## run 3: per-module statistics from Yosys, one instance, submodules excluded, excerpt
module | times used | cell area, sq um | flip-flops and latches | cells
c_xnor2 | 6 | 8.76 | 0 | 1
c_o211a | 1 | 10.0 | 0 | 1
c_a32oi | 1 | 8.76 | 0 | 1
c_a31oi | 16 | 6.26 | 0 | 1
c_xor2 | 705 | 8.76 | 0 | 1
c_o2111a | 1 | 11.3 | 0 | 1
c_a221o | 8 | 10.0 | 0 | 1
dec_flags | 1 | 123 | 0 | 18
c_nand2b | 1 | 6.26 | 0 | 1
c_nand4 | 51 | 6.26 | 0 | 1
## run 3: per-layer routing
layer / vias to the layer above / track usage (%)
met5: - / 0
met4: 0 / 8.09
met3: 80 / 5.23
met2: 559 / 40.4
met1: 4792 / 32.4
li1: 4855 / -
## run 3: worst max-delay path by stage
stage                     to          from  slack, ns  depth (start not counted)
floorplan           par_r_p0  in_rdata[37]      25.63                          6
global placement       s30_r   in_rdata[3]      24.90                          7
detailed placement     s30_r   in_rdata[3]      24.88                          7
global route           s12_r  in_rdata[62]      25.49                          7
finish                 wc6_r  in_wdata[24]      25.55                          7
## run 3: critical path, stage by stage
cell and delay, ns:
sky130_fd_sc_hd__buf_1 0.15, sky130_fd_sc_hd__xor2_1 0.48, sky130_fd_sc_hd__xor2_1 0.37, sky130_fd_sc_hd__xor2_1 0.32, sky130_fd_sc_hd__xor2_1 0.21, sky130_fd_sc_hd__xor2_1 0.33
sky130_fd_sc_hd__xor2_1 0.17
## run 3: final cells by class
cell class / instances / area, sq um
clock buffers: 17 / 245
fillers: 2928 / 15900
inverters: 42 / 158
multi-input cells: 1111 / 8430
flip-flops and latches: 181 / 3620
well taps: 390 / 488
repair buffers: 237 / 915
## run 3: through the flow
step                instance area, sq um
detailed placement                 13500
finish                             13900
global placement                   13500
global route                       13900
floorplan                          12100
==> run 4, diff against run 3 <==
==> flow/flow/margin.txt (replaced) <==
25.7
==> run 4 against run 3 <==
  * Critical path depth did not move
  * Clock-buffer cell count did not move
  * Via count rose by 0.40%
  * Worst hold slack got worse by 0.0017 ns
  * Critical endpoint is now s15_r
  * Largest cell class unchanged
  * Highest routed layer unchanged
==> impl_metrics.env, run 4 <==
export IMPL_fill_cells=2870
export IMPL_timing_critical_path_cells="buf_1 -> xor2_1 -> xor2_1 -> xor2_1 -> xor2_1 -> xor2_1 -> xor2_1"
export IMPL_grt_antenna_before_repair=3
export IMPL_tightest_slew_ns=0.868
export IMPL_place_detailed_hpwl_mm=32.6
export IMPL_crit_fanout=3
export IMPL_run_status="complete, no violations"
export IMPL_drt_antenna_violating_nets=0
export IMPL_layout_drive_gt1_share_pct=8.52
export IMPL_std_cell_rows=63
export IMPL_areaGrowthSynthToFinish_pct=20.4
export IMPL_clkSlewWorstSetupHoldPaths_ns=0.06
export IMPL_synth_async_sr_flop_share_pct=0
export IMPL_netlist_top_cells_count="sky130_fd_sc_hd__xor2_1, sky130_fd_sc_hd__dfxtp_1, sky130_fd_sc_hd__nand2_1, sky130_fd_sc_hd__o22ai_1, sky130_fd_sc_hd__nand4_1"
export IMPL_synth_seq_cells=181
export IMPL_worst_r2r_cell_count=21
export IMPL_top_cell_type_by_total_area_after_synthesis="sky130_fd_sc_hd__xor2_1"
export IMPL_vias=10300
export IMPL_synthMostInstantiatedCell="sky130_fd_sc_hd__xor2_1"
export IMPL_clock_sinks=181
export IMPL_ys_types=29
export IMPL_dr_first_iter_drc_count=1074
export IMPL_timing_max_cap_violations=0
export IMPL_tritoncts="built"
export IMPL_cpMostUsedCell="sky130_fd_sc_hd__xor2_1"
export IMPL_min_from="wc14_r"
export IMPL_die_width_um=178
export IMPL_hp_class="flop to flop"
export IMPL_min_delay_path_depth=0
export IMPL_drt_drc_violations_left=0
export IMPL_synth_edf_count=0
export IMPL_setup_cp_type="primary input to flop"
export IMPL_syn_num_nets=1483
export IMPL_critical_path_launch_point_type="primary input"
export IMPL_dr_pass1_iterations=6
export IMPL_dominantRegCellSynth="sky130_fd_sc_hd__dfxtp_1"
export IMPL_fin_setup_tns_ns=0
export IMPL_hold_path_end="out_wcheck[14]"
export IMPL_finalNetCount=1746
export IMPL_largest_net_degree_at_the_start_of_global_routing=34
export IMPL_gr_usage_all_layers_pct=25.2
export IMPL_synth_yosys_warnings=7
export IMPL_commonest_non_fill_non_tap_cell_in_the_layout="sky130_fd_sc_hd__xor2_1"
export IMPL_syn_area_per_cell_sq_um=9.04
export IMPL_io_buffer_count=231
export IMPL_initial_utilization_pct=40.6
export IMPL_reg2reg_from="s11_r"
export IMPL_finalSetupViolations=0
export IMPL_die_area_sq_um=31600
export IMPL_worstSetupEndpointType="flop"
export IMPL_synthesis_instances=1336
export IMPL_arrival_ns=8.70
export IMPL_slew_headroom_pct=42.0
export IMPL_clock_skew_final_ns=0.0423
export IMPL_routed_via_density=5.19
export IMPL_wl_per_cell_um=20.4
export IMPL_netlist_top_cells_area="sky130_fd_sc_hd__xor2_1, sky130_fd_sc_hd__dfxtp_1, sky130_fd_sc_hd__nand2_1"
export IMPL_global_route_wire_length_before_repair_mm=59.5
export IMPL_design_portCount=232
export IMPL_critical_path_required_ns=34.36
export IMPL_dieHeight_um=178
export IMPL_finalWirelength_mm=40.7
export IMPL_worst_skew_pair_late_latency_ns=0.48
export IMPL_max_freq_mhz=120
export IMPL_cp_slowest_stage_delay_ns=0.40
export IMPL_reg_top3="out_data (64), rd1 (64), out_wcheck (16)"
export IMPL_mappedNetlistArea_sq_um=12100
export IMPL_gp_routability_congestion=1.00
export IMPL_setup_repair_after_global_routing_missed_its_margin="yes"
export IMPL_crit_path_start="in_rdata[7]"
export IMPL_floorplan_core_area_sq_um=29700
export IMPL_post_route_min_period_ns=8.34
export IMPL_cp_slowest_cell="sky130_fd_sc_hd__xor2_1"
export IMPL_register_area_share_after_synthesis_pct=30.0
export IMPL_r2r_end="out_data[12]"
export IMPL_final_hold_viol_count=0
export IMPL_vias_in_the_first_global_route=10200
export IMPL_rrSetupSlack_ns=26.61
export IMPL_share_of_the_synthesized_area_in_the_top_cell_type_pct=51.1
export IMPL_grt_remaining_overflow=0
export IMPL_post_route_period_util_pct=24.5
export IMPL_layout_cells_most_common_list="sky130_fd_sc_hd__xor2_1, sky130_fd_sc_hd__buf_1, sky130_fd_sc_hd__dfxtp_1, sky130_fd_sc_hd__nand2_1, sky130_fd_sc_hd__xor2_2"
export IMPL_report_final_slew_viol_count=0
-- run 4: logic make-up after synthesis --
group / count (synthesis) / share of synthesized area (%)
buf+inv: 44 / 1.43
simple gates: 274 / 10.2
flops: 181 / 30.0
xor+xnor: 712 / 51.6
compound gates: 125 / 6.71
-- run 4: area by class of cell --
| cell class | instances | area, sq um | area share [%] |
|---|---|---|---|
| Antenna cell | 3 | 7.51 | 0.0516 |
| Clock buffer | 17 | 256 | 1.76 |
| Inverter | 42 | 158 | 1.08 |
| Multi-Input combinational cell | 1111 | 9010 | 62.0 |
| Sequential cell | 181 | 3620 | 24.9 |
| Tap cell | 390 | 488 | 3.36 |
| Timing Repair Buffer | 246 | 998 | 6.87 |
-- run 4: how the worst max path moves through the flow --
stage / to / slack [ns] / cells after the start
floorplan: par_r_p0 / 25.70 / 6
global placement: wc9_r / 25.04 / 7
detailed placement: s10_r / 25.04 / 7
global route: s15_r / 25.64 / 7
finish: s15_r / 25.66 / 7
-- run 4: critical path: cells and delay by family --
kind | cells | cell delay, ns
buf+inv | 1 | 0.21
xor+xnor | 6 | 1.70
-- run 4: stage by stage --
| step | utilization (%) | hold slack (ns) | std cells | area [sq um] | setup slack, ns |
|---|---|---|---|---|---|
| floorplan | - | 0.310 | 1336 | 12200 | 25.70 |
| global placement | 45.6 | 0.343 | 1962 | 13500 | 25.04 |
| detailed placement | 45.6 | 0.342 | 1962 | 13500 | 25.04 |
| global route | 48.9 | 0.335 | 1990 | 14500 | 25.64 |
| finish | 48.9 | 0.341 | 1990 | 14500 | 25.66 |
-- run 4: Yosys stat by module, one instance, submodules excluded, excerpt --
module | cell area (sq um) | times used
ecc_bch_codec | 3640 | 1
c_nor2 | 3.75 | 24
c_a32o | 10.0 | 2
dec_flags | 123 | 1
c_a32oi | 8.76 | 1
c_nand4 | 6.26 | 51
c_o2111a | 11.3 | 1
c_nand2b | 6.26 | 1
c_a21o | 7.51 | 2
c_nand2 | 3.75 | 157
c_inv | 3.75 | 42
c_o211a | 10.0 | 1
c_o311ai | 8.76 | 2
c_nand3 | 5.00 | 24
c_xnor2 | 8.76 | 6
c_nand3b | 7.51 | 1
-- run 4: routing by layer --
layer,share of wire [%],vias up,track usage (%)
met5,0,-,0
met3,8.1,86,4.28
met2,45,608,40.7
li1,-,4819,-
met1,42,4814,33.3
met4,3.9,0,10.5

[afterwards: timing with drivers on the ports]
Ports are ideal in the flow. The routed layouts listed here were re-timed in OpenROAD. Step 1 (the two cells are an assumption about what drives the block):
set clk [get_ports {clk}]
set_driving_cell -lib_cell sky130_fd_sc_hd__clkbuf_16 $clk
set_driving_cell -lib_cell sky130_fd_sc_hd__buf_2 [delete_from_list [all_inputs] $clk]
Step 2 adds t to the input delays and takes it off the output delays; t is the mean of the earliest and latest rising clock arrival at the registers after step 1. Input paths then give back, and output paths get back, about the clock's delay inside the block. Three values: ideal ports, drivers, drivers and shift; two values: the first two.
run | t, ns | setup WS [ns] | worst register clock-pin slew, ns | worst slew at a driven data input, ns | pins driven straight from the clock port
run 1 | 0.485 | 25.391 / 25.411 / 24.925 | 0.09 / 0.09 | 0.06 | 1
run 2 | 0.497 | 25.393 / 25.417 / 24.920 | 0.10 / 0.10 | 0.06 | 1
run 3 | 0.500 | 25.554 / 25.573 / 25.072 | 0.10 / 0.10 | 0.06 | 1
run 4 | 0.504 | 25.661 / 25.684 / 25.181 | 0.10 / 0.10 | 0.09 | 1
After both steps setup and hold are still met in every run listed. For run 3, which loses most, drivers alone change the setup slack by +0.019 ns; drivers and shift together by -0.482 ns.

* * *

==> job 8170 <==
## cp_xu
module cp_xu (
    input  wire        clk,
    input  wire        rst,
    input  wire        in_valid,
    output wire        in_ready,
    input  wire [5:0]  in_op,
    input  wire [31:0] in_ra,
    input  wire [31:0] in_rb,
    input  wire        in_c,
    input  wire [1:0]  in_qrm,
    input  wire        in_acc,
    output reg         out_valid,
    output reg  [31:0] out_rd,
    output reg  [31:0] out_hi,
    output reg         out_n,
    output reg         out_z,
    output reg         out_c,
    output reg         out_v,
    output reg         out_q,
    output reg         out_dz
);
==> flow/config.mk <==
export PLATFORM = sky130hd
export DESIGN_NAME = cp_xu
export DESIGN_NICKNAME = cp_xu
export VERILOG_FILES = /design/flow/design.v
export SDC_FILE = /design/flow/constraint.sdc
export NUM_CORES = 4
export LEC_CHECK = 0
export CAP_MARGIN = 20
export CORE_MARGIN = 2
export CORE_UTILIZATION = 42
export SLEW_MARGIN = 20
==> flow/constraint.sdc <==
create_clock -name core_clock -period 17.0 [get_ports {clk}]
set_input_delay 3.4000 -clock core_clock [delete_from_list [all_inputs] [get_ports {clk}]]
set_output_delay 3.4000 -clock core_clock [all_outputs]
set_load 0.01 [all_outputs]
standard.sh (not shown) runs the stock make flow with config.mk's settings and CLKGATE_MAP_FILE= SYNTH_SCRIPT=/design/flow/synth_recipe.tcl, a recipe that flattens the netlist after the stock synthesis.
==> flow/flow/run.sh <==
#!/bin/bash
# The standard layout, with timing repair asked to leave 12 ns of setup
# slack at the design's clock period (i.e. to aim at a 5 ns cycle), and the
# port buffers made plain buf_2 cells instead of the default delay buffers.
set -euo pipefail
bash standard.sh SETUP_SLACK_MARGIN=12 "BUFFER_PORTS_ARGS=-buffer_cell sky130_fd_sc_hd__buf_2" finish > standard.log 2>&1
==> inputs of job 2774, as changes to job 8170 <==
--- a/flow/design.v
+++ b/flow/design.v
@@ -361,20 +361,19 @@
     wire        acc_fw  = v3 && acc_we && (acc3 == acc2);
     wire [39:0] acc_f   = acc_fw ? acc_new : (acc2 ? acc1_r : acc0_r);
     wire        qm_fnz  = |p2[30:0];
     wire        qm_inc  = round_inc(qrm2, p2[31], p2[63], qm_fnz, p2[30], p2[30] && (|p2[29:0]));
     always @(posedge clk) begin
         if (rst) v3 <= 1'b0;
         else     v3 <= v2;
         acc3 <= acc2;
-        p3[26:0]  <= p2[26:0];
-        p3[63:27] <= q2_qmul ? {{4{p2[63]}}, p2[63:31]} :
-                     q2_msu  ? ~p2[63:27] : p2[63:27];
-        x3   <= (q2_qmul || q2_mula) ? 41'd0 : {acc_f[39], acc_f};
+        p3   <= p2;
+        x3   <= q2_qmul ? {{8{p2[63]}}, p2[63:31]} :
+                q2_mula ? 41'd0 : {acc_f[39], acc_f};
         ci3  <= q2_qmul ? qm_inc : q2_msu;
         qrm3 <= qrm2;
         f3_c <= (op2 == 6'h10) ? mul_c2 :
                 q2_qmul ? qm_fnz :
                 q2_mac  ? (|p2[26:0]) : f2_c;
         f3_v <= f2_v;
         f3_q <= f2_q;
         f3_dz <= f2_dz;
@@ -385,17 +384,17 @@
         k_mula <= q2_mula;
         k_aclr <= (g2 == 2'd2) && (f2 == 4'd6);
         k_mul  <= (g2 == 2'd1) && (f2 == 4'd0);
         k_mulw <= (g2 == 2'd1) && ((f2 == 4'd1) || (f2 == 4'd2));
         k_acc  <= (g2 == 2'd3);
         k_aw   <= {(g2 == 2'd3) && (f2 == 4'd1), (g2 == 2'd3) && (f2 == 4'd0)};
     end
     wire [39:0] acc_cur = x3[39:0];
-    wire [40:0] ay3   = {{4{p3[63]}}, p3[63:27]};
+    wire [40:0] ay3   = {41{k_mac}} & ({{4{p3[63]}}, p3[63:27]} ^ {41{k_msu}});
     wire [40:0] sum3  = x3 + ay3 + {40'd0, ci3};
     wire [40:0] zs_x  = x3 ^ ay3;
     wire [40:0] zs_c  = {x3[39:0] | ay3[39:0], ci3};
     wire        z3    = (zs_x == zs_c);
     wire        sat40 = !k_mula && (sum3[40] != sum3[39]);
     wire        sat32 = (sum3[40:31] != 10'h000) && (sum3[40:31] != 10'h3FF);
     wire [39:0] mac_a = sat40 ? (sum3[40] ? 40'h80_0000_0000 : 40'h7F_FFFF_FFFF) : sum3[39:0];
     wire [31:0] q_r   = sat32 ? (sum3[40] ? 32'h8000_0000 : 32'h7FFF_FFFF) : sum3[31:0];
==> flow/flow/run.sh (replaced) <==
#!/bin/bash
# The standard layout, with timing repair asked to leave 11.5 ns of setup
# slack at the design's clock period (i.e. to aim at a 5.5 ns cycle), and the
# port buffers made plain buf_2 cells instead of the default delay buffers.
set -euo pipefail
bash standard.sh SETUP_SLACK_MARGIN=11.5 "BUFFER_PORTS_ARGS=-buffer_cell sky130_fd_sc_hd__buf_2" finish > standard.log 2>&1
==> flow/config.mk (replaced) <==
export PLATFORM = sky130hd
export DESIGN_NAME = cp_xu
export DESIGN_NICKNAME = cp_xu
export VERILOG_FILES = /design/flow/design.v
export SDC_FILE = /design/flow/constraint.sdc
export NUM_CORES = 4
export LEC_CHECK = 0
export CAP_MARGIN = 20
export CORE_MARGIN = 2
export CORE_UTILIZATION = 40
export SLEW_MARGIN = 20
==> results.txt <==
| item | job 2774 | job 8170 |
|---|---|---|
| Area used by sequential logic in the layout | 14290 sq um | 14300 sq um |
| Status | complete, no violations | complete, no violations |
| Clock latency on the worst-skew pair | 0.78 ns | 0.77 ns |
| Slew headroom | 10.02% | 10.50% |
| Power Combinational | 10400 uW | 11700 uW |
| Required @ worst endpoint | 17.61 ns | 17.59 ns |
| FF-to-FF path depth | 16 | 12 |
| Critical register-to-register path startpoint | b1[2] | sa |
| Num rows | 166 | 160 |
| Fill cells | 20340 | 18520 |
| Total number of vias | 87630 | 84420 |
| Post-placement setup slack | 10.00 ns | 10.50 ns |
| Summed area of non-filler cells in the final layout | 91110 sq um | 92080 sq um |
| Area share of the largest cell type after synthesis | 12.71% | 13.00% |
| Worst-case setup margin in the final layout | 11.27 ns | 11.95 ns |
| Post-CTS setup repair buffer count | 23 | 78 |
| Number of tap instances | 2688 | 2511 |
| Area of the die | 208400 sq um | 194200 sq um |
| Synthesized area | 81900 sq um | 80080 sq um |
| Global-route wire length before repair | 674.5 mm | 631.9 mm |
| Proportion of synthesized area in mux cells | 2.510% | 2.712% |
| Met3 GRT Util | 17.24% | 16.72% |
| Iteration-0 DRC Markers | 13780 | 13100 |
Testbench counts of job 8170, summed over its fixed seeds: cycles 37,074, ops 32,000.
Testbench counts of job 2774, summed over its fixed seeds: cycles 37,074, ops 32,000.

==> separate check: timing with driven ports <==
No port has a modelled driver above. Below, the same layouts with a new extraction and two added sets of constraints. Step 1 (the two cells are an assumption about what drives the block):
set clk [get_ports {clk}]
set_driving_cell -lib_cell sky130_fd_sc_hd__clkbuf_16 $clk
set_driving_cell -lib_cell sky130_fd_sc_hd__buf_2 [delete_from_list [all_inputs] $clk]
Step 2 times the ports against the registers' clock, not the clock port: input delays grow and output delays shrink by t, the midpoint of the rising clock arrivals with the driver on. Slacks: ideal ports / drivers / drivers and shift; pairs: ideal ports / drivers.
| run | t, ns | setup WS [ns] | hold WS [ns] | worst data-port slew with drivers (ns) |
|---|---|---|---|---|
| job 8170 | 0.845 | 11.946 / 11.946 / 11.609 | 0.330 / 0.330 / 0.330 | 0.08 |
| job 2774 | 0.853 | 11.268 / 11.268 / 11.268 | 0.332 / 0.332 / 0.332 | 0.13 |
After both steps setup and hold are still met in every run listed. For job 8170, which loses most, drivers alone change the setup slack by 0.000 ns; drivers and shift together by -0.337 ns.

# [Exercise objective]
Show each line in the entries that holds the string "together".

# [Finished task]
After both steps setup and hold are still met in every run listed. For run 3, which loses most, drivers alone change the setup slack by +0.019 ns; drivers and shift together by -0.482 ns.
After both steps setup and hold are still met in every run listed. For job 8170, which loses most, drivers alone change the setup slack by 0.000 ns; drivers and shift together by -0.337 ns.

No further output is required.